Technical Requirements
- Strong experience with at least one major cloud platform: AWS, GCP, or Azure.
- Strong Kubernetes and containerization experience.
- Experience building and operating production infrastructure.
- Experience with data pipeline or ETL technologies.
- Experience with infrastructure-as-code and automated deployment practices.
- Familiarity with modern monitoring, logging, and observability tools such as Datadog.
- Strong understanding of distributed systems, reliability, scalability, and production operations.
- Ability to work across infrastructure and data systems rather than focusing exclusively on one tool.
Infrastructure, Data & Security Requirements
- Experience designing scalable cloud infrastructure.
- Experience building robust data ingestion and processing pipelines.
- Strong security mindset when working with sensitive or customer data.
- Experience with access controls, data governance, auditability, or similar security concepts.
- Understanding of compliance requirements is a strong plus, particularly SOC, SOX, GDPR, or financial-services regulations.
- Experience supporting ML infrastructure or AI workloads is highly valued.
- Familiarity with platforms such as SageMaker or Bedrock is a plus.
- Experience with real-time data processing is a plus.
Soft Skills
- Strong motivation for joining an early-stage startup.
- High ownership and ability to work independently.
- Strong problem-solving and systems-thinking skills.
- Comfortable operating in an ambiguous, fast-moving environment.
- Strong communication and collaboration skills.
- Ability to balance speed with reliability and engineering quality.
- Curious and motivated by technically challenging infrastructure problems.
- Clear understanding of why they want to work at an early-stage company.
Compensation & Benefits
- $150,000 – $300,000 base salary.
- Flexibility for exceptional candidates.
- Competitive equity package.
- Full-time position.
- On-site work in San Francisco or New York City.
- Flexible working hours with no rigid office schedule.

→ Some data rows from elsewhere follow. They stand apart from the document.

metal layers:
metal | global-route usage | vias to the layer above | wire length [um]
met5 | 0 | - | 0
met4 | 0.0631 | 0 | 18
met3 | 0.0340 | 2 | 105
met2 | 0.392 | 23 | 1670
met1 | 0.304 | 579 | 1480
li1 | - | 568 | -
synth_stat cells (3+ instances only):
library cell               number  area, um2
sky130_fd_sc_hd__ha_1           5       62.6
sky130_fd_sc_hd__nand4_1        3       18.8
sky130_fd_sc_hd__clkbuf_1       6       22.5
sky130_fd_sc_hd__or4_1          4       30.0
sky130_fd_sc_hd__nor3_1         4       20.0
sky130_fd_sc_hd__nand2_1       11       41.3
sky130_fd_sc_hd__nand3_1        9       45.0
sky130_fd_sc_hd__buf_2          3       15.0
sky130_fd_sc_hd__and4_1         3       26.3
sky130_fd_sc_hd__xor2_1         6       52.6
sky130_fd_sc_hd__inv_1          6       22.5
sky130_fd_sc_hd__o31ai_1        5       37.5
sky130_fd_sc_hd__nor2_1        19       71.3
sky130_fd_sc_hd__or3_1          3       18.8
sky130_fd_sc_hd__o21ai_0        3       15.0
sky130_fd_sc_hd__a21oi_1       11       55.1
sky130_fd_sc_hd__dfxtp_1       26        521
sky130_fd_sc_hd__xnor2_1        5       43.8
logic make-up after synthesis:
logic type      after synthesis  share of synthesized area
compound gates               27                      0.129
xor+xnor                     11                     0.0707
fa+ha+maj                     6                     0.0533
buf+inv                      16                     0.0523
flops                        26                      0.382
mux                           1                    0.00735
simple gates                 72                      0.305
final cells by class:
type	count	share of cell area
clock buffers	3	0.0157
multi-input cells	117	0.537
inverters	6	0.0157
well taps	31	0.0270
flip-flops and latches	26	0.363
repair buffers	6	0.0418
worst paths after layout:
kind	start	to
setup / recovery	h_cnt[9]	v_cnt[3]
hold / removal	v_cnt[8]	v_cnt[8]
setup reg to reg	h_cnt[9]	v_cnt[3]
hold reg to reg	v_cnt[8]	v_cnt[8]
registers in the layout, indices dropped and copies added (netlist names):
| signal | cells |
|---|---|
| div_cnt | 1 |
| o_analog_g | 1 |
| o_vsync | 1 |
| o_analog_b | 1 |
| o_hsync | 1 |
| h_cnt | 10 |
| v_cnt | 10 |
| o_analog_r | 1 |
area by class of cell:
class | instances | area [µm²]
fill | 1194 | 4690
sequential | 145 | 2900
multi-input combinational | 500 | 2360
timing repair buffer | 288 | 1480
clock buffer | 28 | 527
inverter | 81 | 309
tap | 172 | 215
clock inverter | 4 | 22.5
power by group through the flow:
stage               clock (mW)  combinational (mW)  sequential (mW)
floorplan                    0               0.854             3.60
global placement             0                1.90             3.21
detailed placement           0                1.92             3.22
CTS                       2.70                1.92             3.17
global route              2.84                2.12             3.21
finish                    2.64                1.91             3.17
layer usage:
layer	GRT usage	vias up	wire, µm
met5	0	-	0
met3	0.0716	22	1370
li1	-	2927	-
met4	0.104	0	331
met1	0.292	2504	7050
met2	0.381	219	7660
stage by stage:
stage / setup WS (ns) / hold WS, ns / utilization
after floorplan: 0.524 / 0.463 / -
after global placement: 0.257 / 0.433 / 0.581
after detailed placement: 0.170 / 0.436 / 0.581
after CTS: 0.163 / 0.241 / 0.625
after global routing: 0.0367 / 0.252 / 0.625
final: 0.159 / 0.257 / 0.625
--- src/rtl/fixed_pkg.sv ---
// Shared fixed-point definitions: default Q(INTW.RATW) format, width
// helpers and the sequential-datapath FSM encoding.
package fixed_pkg;

  localparam int INTW_DEF = 10;
  localparam int RATW_DEF = 2;

  typedef enum logic [1:0] {
    IDLE = 2'd0,
    BUSY = 2'd1,
    DONE = 2'd2
  } state_t;

  // Operand width of a Q(intw.ratw) value.
  function automatic int w_of(input int intw, input int ratw);
    return intw + ratw;
  endfunction

  // Product width after dropping the upper integer bits: Q(intw.2*ratw).
  function automatic int pw_of(input int intw, input int ratw);
    return intw + 2 * ratw;
  endfunction

  // Full, never-overflowing product width of two operands.
  function automatic int fw_of(input int intw, input int ratw);
    return 2 * (intw + ratw);
  endfunction

endpackage
**src/rtl/int_divider_seq_pkg.sv**
```systemverilog
// Shared types and default sizing for the sequential restoring divider.
// Latency: n/a (declarations only).
// Backpressure: n/a (declarations only).
`ifndef INT_DIVIDER_SEQ_PKG_SV
`define INT_DIVIDER_SEQ_PKG_SV
package int_divider_seq_pkg;

    // Default operand width matches the FP32 mantissa including the hidden bit.
    localparam int DIV_WIDTH_DEF = 24;
    // Extra fraction bits give enough quotient bits for guard/round/sticky.
    localparam int DIV_FRAC_DEF  = 26;

    typedef enum logic [1:0] {
        ST_IDLE = 2'd0,
        ST_BUSY = 2'd1,
        ST_DONE = 2'd2
    } div_state_t;

endpackage
`endif

```
**src/rtl/int_divider_seq_step.sv**
```systemverilog
// One restoring-division step: shift in a dividend bit, trial-subtract the divisor.
// Latency: purely combinational.
// Backpressure: none; the caller decides when the result is registered.
module int_div_step #(
    parameter int WIDTH = 24
) (
    input  logic [WIDTH-1:0] p_i,      // partial remainder, always < b_i
    input  logic             n_bit_i,  // next dividend bit (msb of shifted dividend)
    input  logic [WIDTH-1:0] b_i,      // divisor
    output logic [WIDTH-1:0] p_o,      // new partial remainder, always < b_i
    output logic             q_bit_o   // quotient bit produced by this step
);

    // The shifted value needs WIDTH+1 bits so the compare cannot overflow;
    // the result is below b_i again and fits back in WIDTH bits.
    logic [WIDTH:0]   p_shift;
    logic [WIDTH-1:0] diff;

    // Trial subtraction: keep the difference only if it does not go negative.
    always_comb begin
        p_shift = {p_i, n_bit_i};
        diff    = p_shift[WIDTH-1:0] - b_i;
        q_bit_o = (p_shift >= {1'b0, b_i});
        p_o     = q_bit_o ? diff : p_shift[WIDTH-1:0];
    end

endmodule

```
**src/rtl/int_divider_seq.sv**
```systemverilog
// Sequential restoring divider: quotient = floor(a*2^FRAC/b), one quotient bit per cycle.
// Latency: result valid WIDTH+FRAC+1 cycles after accept (1 cycle when b==0).
// Backpressure: result held in DONE until out_ready; in_ready only rises in IDLE.
module int_divider_seq
    import int_divider_seq_pkg::*;
#(
    parameter int WIDTH = DIV_WIDTH_DEF,
    parameter int FRAC  = DIV_FRAC_DEF
) (
    input  logic                    clk,
    input  logic                    rst,
    input  logic                    in_valid,
    output logic                    in_ready,
    input  logic [WIDTH-1:0]        a,
    input  logic [WIDTH-1:0]        b,
    output logic                    out_valid,
    input  logic                    out_ready,
    output logic [WIDTH+FRAC-1:0]   quotient,
    output logic [WIDTH-1:0]        remainder,
    output logic                    sticky,
    output logic                    div_by_zero
);

    localparam int QW = WIDTH + FRAC;
    localparam int CW = $clog2(QW + 1);

    div_state_t        state_q;
    logic              in_ready_q;
    logic              out_valid_q;
    logic [QW-1:0]     n_q;          // dividend, consumed msb first
    logic [QW-1:0]     q_q;          // quotient bits accumulated so far
    logic [WIDTH-1:0]  b_q;
    logic [WIDTH-1:0]  p_q;          // partial remainder
    logic [WIDTH-1:0]  p_d;
    logic              q_bit_d;
    logic [CW-1:0]     count_q;      // remaining BUSY cycles

    logic [QW-1:0]     quotient_q;
    logic [WIDTH-1:0]  remainder_q;
    logic              sticky_q;
    logic              div_by_zero_q;

    int_div_step #(
        .WIDTH (WIDTH)
    ) u_step (
        .p_i     (p_q),
        .n_bit_i (n_q[QW-1]),
        .b_i     (b_q),
        .p_o     (p_d),
        .q_bit_o (q_bit_d)
    );

    // Control FSM plus datapath registers; result fields are only loaded on
    // entry to DONE so they stay put after the handshake.
    always_ff @(posedge clk) begin
        if (rst) begin
            state_q       <= ST_IDLE;
            in_ready_q    <= 1'b1;
            out_valid_q   <= 1'b0;
            n_q           <= '0;
            q_q           <= '0;
            b_q           <= '0;
            p_q           <= '0;
            count_q       <= '0;
            quotient_q    <= '0;
            remainder_q   <= '0;
            sticky_q      <= 1'b0;
            div_by_zero_q <= 1'b0;
        end else begin
            case (state_q)
                ST_IDLE: begin
                    if (in_valid) begin
                        in_ready_q <= 1'b0;
                        if (b != '0) begin
                            n_q     <= {a, {FRAC{1'b0}}};
                            b_q     <= b;
                            p_q     <= '0;
                            q_q     <= '0;
                            count_q <= CW'(QW);
                            state_q <= ST_BUSY;
                        end else begin
                            // Divide by zero short-circuits straight to a result.
                            quotient_q    <= '1;
                            remainder_q   <= a;
                            sticky_q      <= (a != '0);
                            div_by_zero_q <= 1'b1;
                            out_valid_q   <= 1'b1;
                            state_q       <= ST_DONE;
                        end
                    end
                end
                ST_BUSY: begin
                    p_q     <= p_d;
                    n_q     <= {n_q[QW-2:0], 1'b0};
                    q_q     <= {q_q[QW-2:0], q_bit_d};
                    count_q <= count_q - CW'(1);
                    if (count_q == CW'(1)) begin
                        // Last step: publish the step output directly.
                        quotient_q    <= {q_q[QW-2:0], q_bit_d};
                        remainder_q   <= p_d;
                        sticky_q      <= (p_d != '0);
                        div_by_zero_q <= 1'b0;
                        out_valid_q   <= 1'b1;
                        state_q       <= ST_DONE;
                    end
                end
                ST_DONE: begin
                    if (out_ready) begin
                        out_valid_q <= 1'b0;
                        in_ready_q  <= 1'b1;
                        state_q     <= ST_IDLE;
                    end
                end
                default: begin
                    state_q <= ST_IDLE;
                end
            endcase
        end
    end

    assign in_ready    = in_ready_q;
    assign out_valid   = out_valid_q;
    assign quotient    = quotient_q;
    assign remainder   = remainder_q;
    assign sticky      = sticky_q;
    assign div_by_zero = div_by_zero_q;

endmodule

```
**config.mk**
```make
export PLATFORM = sky130hd
export DESIGN_NAME = int_divider_seq
export DESIGN_NICKNAME = d
export VERILOG_FILES = /design/src/rtl/int_divider_seq_pkg.sv /design/src/rtl/int_divider_seq_step.sv /design/src/rtl/int_divider_seq.sv
export SDC_FILE = /design/constraint.sdc
export NUM_CORES = 1
export LEC_CHECK = 0
export CAP_MARGIN = 15
export CORE_ASPECT_RATIO = 0.75
export CORE_MARGIN = 1
export CORE_UTILIZATION = 57
export CTS_CLUSTER_DIAMETER = 120
export DETAILED_ROUTE_END_ITERATION = 8
export PLACE_DENSITY_LB_ADDON = 0.1
export SYNTH_ARGS = -nofsm -noshare
export SYNTH_HDL_FRONTEND = slang
export SYNTH_SLANG_ARGS = --single-unit
```
**constraint.sdc**
```tcl
create_clock -name clk -period 8 [get_ports clk]
set_input_delay 2 -clock clk [delete_from_list [all_inputs] [get_ports clk]]
set_output_delay 2 -clock clk [all_outputs]
set_load 0.01 [all_outputs]
```
-- Yosys cells after proc, flatten, opt, wreduce, memory -nomap -nowiden
Cells that the tools add are included.
- register bits: 233
- input port bits: 52
- muxes and demuxes: 40
- reductions and logical operators: 13
- add/subtract/negate cells: 2
- $lt $le $gt $ge: 1
- eq/ne operators: 8
- operator list (kind ; number):
    50-bit 2-to-1 mux ; 5
    50-bit case mux with 2 select lines ; 2
    24-bit 2-to-1 mux ; 6
    49-bit 2-to-1 mux ; 2
    49-bit case mux with 2 select lines ; 1
    24-bit case mux with 2 select lines ; 2
    24-bit nonzero test ; 3
    25-bit by 24-bit greater-or-equal comparator with 1-bit output ; 1
    24-bit subtractor ; 1
    6-bit 2-to-1 mux ; 2
    6-bit case mux with 2 select lines ; 1
    3-bit AND reduction ; 4
    1-bit 2-to-1 mux ; 10
    2-bit inequality test, second input constant ; 5
    2-bit 2-to-1 mux ; 4
    6-bit by 1-bit equality test with 1-bit output, second input constant ; 1
    1-bit case mux with 2 select lines ; 3
    2-bit case mux with 3 select lines ; 1
    6-bit by 1-bit subtractor with 6-bit output, second input constant ; 1
    5-bit AND reduction ; 1
    4-bit AND reduction ; 1
    2-bit nonzero test ; 2
    1-bit case mux with 3 select lines ; 1
    3-bit nonzero test ; 1
    other kinds (3) ; 3

-- Depth between registers and ports, before layout
- depth in word-level cells: 5
- depth in mapped cells: 13
- gate-level depth less buffers: 12

-- Modules after synthesis
Synthesis repeated with hierarchy kept, for this count alone.
- cells, all modules: 1266
- area total of the unflattened synthesis: 10136.0 um^2
- by module, submodules not included (module ; cells an instance ; area each (um^2) ; sequential area each (um^2) ; instances):
    int_divider_seq ; 1014 ; 8404.3 ; 4144.0 ; 1
    int_div_step ; 252 ; 1731.7 ; 0.0 ; 1

-- Least setup slack after synthesis
OpenSTA, ideal clock, no wires.
- kind: in2reg
- start point: in b[12]
- end point: reg p_q[12]
- setup time: 0.128 ns
- data required time: 7.872 ns
- path slack: 4.247 ns
- cell stages on the path: 11
- arrival time: 3.625 ns
- path through: nor4_1 > nand4_1 > nor2_1 > or2_2 > buf_2 > o21ai_0 > nand2_1 > buf_2 > nor2_1 > a21oi_1 > nor2_1
- longest elaborated chain between the ends: 3
- ends and longest elaborated chain (item ; RTL line ; text):
    from (decl) ; int_divider_seq.sv:15 ; input logic [WIDTH-1:0] b,
    24-bit nonzero test ; int_divider_seq.sv:74 ; if (b != '0) begin
    2-bit inequality test (no source line) ; - ;
    3-bit AND reduction (no source line) ; - ;
    to (signal assigned) ; int_divider_seq.sv:93 ; p_q <= p_d;
    to (decl) ; int_divider_seq.sv:33 ; logic [WIDTH-1:0] p_q;
No other way between the ends.
A chain may end at the register's enable or synchronous reset.

-- Worst setup path after layout
- start point: in b[23]
- end point: reg p_q[6]
Same word-level chain as after synthesis.

==> impl_results.md <==
* Outcome: finished clean
* Unique masters post-synth at 69
* Peak Freq at 0.176 GHz
* Sequential power share at 0.326
* RSZ-0062 raised after global routing: no
* Worst min-delay path class: reg -> reg
* Final setup vio count at 0
* CP startpoint: b[23]
* Nets@finish at 1,435
* DRT Wirelength at 26,300 µm
* Final Power at 4.03 mW
* Initial Util at 0.583
* Commonest cells post-synth: 207 x dfxtp_1, 198 x nand2_1, 190 x a21oi_1
* DRT iter0 DRCs at 1,022
* Global-route wire length before repair at 42,600 µm
* Crit path to: p_q[6]$_SDFFE_PP0P_
* Cell-internal power at 2.48 mW
* Avg Cell Area, Syn at 7.62 µm²
* Yosys warns at 0
* Worst skew pair latency at 500 ps
* Req. time, crit path at 8350 ps
* Flops & latches, synth at 207
* Combinational share of power at 0.414
* R2R setup slack at 4420 ps
* CTS tree: yes
* CP Launch Type: primary input
* Placement Rows at 41
* Initial antenna violation count at 0
* Max-capacitance violation count at 0
* Synth area leaders: dfxtp_1 42%, a21oi_1 9.7%, nand2_1 7.6%, o21ai_0 5.1%, nor2_1 5.1%
* Hold path depth at 2
* Clock-pin slew on the worst setup and hold paths at 60 ps
* Die W at 153 µm
* Share of the yosys chip area belonging to registers at 0.423
* Height of the die at 116 µm
* Critical-path top delay cell: nor4_1
* Top cell type by total area after synthesis: dfxtp_1
* CTS sink count at 207
* Setup TNS at 0 ps
* PortBufs at 129
* # diodes at 0
* CP max stage delay at 840 ps
* Antenna viol nets, final at 0
* Sw Share at 0.384
* Drt first pass iters at 5
* Slew headroom at 0.251
* Clk root buf: clkbuf_16
* Psw at 1.55 mW
* Final WS setup at 2310 ps
* CP Cell Sequence: clkdlybuf4s50_1, nor4_1, nand4_1, nor2_1, or2_2, o21ai_4, buf_4, nand2_1, nor2_1, a21oi_1, nor2_1
* DR vias at 9,432
* Final hold violations at 0
* Syn Inst Count at 1,287
* # IOs at 130
* Crit-path most repeated cell: nor2_1
* Fill cell count at 1,397
* Reg2reg path depth at 9
* DRC violation count after routing at 0
* Die area at 0.0177 mm²
* Area grow syn2layout at 20.4%
* Num CTS Buffers at 21
* Synthesized area at 0.00981 mm²
* Hold Slack at 449 ps
* Synth Flop Type: dfxtp_1
* Setup repair bufs after CTS at 0
* Reg-to-Reg Start: state_q[1]$_SDFFE_PP0P_
* H-tree levels at 1
* Critical path endpoint category: register
* Most common cell in the netlist: dfxtp_1
* Clock Power Share at 0.260
* Max FO, Critical Path at 77
* Worst-margin pin slew at 1120 ps
* VDD IR max at 0.000201 V
* Cts hold-fix bufs at 0
* Core area at 0.0168 mm²
* Area share of the largest cell type after synthesis at 0.423
* Max Slew Vio Count at 0
* Wire per inst at 16.7 µm
* Post-cts sizing count at 0
* Via density at 5.97
* GRT Overall Usage at 0.293
* Synthesized net count at 1,369
* Leakage at 4.17 nW
* Ratio of total power to cell area at 341 mW/mm²
* Final period util at 0.711
* Async set-or-reset flop fraction in the synthesized netlist at 0
* Skew final at 10.1 ps
* DP Wirelength at 17,600 µm
* Largest net degree at the start of global routing at 132
* CP arrival at 6040 ps
* Vias in the first global route at 8,305
* Gp weighted congestion at 0.974
* Clock Tree Buf Depth at 3
* Share of layout cells above drive strength 1 at 0.0454
* Place WS at 2100 ps
* Final Critical Period at 5690 ps
* EDFF count, synth at 0
* Crit Path Class: in -> reg
* Worst r2r dst: quotient[0]$_SDFFE_PP0P_
* GRT overflow at 0
[worst min path at each step]
| stage | startpoint | slack, ps | endpoint |
|---|---|---|---|
| after floorplan | q_q[48]$_SDFFE_PP0P_ | 430 | q_q[48]$_SDFFE_PP0P_ |
| after global placement | q_q[48]$_SDFFE_PP0P_ | 440 | q_q[48]$_SDFFE_PP0P_ |
| after detailed placement | quotient[48]$_SDFFE_PP0P_ | 440 | quotient[48]$_SDFFE_PP0P_ |
| after CTS | remainder[17]$_SDFFE_PP0P_ | 450 | remainder[17]$_SDFFE_PP0P_ |
| after global routing | remainder[17]$_SDFFE_PP0P_ | 460 | remainder[17]$_SDFFE_PP0P_ |
| final | quotient[44]$_SDFFE_PP0P_ | 450 | quotient[44]$_SDFFE_PP0P_ |
[layer usage]
metal | up-vias | global-route usage | share of wire
li1 | 4625 | - | -
met1 | 4393 | 0.431 | 0.47
met2 | 387 | 0.453 | 0.43
met3 | 27 | 0.0497 | 0.086
met4 | 0 | 0.0573 | 0.014
met5 | - | 0 | 0
[flip-flops by register name (all words and copies together) (netlist names), 2 cells and up]
| signal | flops |
|---|---|
| quotient | 50 |
| q_q | 49 |
| b_q | 24 |
| n_q | 24 |
| p_q | 24 |
| remainder | 24 |
| count_q | 6 |
| state_q | 2 |
[power by group through the flow]
stage | Combinational [mW] | Clock, mW | Sequential [mW]
global route | 1.82 | 1.10 | 1.33
CTS | 1.64 | 1.05 | 1.31
finish | 1.67 | 1.05 | 1.31
detailed placement | 1.63 | 0 | 1.33
global placement | 1.62 | 0 | 1.33
floorplan | 1.14 | 0 | 1.34
[cells in the final DEF (no fill, tap or decap), types with 4 or more instances in the layout]
| cell type | synthesis | layout |
|---|---|---|
| dfxtp_1 | 207 | 207 |
| nand2_1 | 198 | 198 |
| a21oi_1 | 190 | 190 |
| nor2_1 | 133 | 132 |
| clkdlybuf4s50_1 | 0 | 128 |
| o21ai_0 | 100 | 99 |
| nand3_1 | 59 | 59 |
| nor3_1 | 37 | 37 |
| inv_1 | 33 | 32 |
| or3_1 | 29 | 29 |
| ha_1 | 29 | 28 |
| clkbuf_16 | 0 | 21 |
| a211oi_1 | 20 | 20 |
| nor4_1 | 19 | 19 |
| mux2i_1 | 16 | 16 |
| xnor2_1 | 14 | 14 |
| a22oi_1 | 9 | 9 |
| nand4_1 | 8 | 8 |
| xor2_1 | 8 | 8 |
| buf_4 | 2 | 8 |
| a21o_1 | 6 | 6 |
| nor2b_1 | 5 | 5 |
| o211ai_1 | 5 | 5 |
| clkbuf_1 | 69 | 4 |
| bufinv_16 | 0 | 4 |
[cell families (layout without fill, tap and decap cells)]
group,count (synthesis),in the layout,synth area share
adders and majority gates,30,30,0.0390
and+or+nand+nor,509,509,0.231
muxes,17,17,0.0175
buffers and inverters,127,206,0.0522
xor gates and xnor gates,22,22,0.0196
AOI/OAI and AO/OA,375,375,0.218
DFF,207,207,0.423
[area by class of cell]
type	count	area (µm²)	share of cell area
flip-flops and latches	207	4140	0.351
clock buffers	28	582	0.0493
multi-input cells	953	5190	0.440
inverters	33	124	0.0105
clock inverters	8	144	0.0122
repair buffers	137	1350	0.115
well taps	215	269	0.0228
[through the flow]
| step | cell area, µm² | utilization | std cells |
|---|---|---|---|
| floorplan | 9810 | - | 1287 |
| global placement | 11100 | 0.659 | 1545 |
| detailed placement | 11100 | 0.659 | 1545 |
| CTS | 11800 | 0.702 | 1581 |
| global route | 11800 | 0.702 | 1581 |
| finish | 11800 | 0.702 | 1581 |
[critical path: cells and delay by family]
| family | cells | cell delay [ps] |
|---|---|---|
| AOI/OAI and AO/OA | 2 | 260 |
| buffers and inverters | 2 | 790 |
| and+or+nand+nor | 7 | 2920 |
Note: power is estimated with default switching activity, not from simulation.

- Opportunity to work alongside experienced founders and engineers.
- Significant technical ownership in a rapidly growing AI infrastructure company.
Why Join
- Join an early-stage AI infrastructure company backed by top-tier investors.
- Work on infrastructure supporting sensitive, high-value financial data.
- Build systems at the intersection of cloud infrastructure, data engineering, security, and AI.
- Work alongside experienced founders with backgrounds at high-growth technology companies.
- Join as one of the early engineering hires and have meaningful influence on the platform's architecture.
- Solve challenging infrastructure problems involving large-scale data ingestion, AI workloads, security, and multi-cloud deployments.
- Work in an environment that values both high technical standards and flexibility.
- Help unlock additional customer growth by building the infrastructure needed to scale the business.